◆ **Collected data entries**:

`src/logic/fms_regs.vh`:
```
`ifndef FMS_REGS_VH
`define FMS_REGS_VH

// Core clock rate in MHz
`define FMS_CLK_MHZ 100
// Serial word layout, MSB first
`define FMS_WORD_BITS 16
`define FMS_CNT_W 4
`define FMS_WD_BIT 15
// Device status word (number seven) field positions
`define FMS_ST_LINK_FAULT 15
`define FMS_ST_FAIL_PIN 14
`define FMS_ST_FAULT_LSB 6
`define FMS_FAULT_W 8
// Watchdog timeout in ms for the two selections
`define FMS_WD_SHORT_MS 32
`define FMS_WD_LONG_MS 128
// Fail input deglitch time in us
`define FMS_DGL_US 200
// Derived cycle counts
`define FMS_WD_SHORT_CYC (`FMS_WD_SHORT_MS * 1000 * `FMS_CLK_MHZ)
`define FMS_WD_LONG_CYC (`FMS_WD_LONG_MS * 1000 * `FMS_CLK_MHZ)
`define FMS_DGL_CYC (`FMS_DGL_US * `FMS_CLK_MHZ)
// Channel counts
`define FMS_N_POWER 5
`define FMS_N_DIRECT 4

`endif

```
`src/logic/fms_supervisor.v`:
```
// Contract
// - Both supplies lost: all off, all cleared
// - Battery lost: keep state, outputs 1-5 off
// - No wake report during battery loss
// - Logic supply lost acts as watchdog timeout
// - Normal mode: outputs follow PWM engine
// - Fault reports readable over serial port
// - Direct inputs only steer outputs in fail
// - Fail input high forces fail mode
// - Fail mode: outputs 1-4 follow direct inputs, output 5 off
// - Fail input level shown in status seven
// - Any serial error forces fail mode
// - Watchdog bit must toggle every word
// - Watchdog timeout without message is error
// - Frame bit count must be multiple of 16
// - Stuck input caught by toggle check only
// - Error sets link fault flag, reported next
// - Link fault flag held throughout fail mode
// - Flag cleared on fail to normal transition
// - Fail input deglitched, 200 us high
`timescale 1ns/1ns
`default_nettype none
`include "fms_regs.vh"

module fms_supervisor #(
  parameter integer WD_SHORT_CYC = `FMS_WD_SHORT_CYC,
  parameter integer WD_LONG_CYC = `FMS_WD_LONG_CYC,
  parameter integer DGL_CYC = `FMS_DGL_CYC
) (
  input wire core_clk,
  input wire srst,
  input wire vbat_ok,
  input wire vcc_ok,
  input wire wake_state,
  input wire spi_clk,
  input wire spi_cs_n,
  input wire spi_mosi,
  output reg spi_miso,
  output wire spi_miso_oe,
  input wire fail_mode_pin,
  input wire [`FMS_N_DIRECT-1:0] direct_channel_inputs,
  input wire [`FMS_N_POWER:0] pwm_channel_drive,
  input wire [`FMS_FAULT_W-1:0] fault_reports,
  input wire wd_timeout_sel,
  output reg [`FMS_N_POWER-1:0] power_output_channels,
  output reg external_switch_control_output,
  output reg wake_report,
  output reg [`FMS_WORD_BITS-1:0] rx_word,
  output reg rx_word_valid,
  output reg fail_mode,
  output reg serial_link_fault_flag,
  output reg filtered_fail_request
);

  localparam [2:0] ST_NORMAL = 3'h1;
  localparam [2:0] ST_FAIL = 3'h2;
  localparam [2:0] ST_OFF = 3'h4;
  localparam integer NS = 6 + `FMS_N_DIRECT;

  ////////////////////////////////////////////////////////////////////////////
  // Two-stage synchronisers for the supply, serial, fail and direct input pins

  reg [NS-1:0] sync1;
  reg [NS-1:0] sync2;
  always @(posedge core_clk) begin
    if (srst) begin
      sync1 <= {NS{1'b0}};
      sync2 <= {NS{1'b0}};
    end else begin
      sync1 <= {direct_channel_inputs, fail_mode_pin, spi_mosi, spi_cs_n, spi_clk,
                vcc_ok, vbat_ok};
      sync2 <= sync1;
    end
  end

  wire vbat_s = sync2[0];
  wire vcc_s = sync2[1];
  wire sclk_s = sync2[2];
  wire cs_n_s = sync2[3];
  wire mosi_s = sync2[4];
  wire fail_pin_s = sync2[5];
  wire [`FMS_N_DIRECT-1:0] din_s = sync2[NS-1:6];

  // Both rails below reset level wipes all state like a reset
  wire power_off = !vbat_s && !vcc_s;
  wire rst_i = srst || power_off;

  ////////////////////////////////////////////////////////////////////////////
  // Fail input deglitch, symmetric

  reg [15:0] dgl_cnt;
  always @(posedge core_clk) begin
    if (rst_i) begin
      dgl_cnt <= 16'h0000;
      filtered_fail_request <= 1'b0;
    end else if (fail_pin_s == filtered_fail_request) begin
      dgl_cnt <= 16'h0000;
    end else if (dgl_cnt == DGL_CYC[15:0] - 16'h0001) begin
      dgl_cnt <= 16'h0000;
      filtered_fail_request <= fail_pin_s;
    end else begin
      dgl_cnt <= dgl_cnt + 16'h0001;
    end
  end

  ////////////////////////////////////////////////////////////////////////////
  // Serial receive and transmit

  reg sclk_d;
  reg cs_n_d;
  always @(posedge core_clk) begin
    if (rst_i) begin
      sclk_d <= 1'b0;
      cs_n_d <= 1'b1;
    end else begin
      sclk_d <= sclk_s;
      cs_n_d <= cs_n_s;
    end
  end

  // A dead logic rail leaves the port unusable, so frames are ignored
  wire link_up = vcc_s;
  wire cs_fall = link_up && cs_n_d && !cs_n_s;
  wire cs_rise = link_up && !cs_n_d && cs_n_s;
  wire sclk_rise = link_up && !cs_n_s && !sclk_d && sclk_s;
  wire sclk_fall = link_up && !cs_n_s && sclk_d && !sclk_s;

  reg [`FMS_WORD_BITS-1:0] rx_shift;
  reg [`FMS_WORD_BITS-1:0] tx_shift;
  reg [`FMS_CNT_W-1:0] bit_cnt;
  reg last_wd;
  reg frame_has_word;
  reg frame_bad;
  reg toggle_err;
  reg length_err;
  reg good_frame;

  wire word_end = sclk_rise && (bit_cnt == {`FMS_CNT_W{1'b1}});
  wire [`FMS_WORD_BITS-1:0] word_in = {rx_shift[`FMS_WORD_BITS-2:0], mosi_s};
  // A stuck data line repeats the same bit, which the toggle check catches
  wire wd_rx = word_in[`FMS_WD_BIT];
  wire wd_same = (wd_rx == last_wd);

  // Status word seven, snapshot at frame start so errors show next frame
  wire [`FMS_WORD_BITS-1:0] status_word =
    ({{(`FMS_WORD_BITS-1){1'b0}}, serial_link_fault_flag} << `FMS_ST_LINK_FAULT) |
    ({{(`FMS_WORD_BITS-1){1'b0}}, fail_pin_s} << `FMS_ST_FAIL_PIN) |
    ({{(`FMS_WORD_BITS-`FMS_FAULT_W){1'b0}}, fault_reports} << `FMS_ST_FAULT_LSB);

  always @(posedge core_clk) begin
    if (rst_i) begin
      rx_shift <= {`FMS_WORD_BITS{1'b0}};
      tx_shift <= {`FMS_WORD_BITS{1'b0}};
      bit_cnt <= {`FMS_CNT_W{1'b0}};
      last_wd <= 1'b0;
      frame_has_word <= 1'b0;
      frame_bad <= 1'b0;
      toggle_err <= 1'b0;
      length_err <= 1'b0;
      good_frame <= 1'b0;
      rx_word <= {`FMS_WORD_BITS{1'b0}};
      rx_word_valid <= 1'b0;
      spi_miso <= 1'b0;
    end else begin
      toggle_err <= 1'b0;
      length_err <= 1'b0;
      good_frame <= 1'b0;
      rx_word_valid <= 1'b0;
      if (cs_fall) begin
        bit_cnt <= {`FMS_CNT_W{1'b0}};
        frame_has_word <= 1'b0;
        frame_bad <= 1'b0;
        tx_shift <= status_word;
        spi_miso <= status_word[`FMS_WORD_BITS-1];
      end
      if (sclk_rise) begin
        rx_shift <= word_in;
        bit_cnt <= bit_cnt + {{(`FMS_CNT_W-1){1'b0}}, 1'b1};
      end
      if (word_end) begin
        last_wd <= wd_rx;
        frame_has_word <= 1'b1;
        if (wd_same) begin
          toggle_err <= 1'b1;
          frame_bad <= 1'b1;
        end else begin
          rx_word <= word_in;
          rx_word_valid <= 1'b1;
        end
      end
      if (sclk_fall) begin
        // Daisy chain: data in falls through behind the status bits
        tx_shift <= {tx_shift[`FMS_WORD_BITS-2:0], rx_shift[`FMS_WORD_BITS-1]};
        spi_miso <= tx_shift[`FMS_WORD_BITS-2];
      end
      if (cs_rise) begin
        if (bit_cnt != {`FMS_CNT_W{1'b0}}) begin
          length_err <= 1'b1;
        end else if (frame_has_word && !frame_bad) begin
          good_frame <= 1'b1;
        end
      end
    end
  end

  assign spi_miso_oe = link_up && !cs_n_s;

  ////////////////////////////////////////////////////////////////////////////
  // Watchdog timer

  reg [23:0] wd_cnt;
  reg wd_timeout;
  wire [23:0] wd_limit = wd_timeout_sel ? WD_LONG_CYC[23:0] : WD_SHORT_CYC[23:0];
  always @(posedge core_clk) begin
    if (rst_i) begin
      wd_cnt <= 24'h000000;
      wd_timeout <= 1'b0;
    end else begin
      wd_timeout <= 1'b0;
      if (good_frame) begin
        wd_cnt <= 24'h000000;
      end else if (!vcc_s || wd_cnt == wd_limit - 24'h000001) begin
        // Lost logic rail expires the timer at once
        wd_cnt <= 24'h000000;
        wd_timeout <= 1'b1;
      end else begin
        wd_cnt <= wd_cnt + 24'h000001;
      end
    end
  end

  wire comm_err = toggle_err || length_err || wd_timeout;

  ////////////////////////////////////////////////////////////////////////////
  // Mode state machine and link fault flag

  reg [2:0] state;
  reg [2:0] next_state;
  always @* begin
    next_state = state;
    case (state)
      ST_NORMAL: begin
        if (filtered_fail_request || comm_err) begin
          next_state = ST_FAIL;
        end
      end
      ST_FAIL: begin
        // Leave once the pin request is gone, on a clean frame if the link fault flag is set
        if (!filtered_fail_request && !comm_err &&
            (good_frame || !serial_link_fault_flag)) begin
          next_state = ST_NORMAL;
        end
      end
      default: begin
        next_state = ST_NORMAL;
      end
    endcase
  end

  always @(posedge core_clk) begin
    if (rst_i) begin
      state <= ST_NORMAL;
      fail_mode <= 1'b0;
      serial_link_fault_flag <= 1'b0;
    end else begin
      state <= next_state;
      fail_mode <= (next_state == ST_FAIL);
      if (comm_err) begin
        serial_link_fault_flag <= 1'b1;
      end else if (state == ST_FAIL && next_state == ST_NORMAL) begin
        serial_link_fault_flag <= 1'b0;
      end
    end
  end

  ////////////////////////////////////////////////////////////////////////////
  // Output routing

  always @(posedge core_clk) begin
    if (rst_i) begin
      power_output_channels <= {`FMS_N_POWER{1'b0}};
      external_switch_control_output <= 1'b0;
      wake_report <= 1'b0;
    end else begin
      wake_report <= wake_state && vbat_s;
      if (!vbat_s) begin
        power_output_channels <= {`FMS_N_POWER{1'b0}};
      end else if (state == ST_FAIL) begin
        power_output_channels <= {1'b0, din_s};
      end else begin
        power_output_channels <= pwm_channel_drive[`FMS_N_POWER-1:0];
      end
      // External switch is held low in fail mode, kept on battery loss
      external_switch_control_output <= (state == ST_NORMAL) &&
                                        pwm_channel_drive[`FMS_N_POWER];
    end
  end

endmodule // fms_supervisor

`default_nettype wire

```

* * *

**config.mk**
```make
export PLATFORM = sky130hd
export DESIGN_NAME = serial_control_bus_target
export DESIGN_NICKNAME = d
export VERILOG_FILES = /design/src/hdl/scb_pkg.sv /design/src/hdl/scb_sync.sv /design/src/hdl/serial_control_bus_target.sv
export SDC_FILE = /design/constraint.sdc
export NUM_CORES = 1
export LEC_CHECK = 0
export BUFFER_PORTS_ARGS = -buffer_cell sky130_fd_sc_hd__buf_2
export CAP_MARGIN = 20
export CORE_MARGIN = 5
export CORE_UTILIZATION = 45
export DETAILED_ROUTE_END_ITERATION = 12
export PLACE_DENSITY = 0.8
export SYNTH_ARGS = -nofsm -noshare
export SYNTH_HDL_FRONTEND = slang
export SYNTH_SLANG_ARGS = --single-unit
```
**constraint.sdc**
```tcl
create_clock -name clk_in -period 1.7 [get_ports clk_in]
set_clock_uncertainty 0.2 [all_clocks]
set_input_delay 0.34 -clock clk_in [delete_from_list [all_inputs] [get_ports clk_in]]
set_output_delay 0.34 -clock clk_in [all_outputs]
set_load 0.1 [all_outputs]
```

* * *

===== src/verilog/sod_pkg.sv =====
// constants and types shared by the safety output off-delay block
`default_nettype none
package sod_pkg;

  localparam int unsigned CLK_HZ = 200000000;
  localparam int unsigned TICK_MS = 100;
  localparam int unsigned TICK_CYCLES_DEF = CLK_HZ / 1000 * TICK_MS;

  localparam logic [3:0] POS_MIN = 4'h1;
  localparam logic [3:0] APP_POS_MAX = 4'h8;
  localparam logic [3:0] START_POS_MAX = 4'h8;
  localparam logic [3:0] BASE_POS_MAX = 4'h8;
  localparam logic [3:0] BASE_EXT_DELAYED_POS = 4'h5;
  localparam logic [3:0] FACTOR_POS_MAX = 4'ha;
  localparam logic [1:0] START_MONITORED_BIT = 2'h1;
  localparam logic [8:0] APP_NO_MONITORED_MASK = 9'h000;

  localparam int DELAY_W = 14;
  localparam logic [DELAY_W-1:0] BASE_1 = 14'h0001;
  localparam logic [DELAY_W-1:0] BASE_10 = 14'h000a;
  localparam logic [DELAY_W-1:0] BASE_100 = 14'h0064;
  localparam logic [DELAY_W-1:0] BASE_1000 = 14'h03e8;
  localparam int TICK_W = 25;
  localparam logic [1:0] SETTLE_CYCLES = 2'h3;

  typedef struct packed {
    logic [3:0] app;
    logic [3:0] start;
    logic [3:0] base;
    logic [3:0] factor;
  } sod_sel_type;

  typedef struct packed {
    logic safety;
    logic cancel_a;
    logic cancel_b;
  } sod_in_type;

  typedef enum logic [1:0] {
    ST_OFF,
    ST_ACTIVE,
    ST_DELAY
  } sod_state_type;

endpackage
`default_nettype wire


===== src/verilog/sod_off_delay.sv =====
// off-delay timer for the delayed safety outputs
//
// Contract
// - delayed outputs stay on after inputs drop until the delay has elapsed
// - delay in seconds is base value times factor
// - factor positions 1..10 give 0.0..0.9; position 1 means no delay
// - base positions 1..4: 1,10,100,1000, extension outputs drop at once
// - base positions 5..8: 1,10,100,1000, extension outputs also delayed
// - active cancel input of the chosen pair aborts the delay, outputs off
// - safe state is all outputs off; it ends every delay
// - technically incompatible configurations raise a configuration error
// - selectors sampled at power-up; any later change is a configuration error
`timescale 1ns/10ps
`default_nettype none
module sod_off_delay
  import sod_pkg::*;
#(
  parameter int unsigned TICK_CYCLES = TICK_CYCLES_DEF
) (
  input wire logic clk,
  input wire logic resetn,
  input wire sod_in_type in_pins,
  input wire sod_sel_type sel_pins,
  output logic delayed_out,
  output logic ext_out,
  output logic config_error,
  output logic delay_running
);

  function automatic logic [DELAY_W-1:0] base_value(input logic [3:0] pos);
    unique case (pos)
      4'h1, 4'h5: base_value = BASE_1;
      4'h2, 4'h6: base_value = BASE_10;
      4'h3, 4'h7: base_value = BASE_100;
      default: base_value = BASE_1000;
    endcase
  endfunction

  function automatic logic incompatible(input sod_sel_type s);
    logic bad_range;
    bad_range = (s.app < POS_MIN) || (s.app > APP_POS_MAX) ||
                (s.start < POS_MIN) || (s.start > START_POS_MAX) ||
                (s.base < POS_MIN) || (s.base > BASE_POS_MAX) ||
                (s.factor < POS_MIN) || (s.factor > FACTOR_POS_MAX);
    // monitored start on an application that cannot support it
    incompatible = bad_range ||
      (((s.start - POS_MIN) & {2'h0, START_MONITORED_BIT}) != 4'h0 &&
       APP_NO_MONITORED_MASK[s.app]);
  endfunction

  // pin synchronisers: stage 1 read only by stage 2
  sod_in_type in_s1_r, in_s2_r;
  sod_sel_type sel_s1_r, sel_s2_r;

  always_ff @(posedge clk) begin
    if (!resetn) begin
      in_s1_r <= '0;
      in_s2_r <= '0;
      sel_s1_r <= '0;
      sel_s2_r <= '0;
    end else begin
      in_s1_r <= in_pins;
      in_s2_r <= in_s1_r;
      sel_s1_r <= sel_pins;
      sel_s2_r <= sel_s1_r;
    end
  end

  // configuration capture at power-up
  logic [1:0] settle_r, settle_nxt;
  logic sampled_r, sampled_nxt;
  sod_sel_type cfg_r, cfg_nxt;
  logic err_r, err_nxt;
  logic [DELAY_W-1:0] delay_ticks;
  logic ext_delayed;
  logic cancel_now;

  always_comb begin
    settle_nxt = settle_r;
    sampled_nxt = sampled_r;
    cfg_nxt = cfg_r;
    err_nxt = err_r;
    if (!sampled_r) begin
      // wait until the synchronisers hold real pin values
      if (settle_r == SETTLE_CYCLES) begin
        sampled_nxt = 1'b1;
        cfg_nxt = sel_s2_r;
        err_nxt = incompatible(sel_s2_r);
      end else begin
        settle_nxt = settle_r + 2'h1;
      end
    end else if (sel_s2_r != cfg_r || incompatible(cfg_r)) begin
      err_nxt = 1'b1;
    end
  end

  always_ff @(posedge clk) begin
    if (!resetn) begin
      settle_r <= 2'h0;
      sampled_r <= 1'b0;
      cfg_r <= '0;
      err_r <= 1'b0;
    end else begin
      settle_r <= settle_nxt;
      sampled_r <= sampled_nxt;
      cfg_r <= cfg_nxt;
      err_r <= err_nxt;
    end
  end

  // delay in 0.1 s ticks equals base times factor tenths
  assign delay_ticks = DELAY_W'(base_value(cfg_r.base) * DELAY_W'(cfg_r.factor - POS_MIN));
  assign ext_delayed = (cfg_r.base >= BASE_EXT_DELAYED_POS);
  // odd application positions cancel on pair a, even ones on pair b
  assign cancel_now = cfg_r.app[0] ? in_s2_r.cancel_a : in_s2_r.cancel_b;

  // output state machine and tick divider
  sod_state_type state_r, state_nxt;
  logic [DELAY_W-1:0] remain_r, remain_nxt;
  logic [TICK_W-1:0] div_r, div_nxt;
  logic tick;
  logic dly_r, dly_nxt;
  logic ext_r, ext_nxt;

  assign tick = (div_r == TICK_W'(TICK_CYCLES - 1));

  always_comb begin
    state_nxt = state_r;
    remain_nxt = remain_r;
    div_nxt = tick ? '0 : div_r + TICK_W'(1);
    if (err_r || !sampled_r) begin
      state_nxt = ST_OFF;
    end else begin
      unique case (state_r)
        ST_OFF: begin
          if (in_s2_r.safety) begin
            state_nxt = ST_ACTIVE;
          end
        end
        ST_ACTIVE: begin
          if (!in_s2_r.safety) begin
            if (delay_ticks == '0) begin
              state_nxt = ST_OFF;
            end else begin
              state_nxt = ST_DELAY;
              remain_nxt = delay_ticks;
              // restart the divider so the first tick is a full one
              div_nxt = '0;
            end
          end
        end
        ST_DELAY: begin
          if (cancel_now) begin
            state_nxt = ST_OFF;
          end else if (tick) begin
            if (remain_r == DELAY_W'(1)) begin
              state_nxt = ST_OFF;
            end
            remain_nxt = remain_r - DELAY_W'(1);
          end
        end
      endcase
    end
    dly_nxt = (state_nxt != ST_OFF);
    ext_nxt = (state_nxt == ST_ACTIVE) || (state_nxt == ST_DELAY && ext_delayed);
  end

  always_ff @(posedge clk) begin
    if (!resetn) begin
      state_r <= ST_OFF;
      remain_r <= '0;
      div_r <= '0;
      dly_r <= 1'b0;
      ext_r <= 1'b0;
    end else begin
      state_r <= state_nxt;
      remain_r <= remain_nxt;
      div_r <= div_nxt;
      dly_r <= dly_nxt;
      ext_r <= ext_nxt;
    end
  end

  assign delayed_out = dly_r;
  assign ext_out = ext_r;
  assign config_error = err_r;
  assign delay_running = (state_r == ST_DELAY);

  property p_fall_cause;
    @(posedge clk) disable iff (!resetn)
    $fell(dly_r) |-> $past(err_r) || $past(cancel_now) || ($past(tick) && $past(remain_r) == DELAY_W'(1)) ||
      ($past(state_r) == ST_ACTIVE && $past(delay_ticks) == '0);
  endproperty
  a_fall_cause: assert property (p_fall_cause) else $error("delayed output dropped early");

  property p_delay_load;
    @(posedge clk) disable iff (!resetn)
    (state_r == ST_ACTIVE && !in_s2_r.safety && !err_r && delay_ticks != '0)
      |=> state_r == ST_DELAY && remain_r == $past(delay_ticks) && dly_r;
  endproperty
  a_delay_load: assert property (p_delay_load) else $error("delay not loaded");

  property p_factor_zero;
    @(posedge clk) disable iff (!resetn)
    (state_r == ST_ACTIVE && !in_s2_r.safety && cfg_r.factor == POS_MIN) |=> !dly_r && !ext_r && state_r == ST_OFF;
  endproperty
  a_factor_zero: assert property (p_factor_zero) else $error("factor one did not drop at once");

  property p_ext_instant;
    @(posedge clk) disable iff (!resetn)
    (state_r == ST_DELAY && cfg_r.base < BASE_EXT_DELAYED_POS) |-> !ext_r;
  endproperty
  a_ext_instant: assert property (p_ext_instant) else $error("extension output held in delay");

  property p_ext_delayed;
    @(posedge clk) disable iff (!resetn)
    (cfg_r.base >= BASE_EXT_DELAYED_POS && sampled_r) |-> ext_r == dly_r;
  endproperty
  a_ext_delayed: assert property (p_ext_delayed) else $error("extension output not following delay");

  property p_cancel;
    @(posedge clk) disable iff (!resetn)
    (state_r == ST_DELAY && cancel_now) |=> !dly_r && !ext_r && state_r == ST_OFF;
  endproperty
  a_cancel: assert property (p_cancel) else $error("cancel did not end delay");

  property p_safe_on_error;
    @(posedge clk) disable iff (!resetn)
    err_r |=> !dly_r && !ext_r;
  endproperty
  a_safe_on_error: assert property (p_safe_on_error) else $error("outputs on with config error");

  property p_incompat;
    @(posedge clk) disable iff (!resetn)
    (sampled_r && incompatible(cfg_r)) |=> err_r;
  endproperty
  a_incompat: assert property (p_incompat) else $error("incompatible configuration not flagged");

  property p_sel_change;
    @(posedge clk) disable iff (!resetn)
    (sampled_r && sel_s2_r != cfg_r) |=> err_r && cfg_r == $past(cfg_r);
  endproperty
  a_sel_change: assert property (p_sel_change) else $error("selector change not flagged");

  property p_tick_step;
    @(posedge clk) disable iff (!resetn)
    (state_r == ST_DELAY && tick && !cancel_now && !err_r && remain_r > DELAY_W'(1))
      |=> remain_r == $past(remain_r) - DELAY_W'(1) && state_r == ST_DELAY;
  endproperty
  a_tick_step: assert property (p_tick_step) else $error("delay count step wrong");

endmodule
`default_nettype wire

◆ **Task prompt**:
Look back at the entries above. Retype the line with "logic [TICK_W-1:0] div_r, div_nxt;", the line with "state_nxt = ST_DELAY;", and all lines in between.

◆ **Response**:
  logic [TICK_W-1:0] div_r, div_nxt;
  logic tick;
  logic dly_r, dly_nxt;
  logic ext_r, ext_nxt;

  assign tick = (div_r == TICK_W'(TICK_CYCLES - 1));

  always_comb begin
    state_nxt = state_r;
    remain_nxt = remain_r;
    div_nxt = tick ? '0 : div_r + TICK_W'(1);
    if (err_r || !sampled_r) begin
      state_nxt = ST_OFF;
    end else begin
      unique case (state_r)
        ST_OFF: begin
          if (in_s2_r.safety) begin
            state_nxt = ST_ACTIVE;
          end
        end
        ST_ACTIVE: begin
          if (!in_s2_r.safety) begin
            if (delay_ticks == '0) begin
              state_nxt = ST_OFF;
            end else begin
              state_nxt = ST_DELAY;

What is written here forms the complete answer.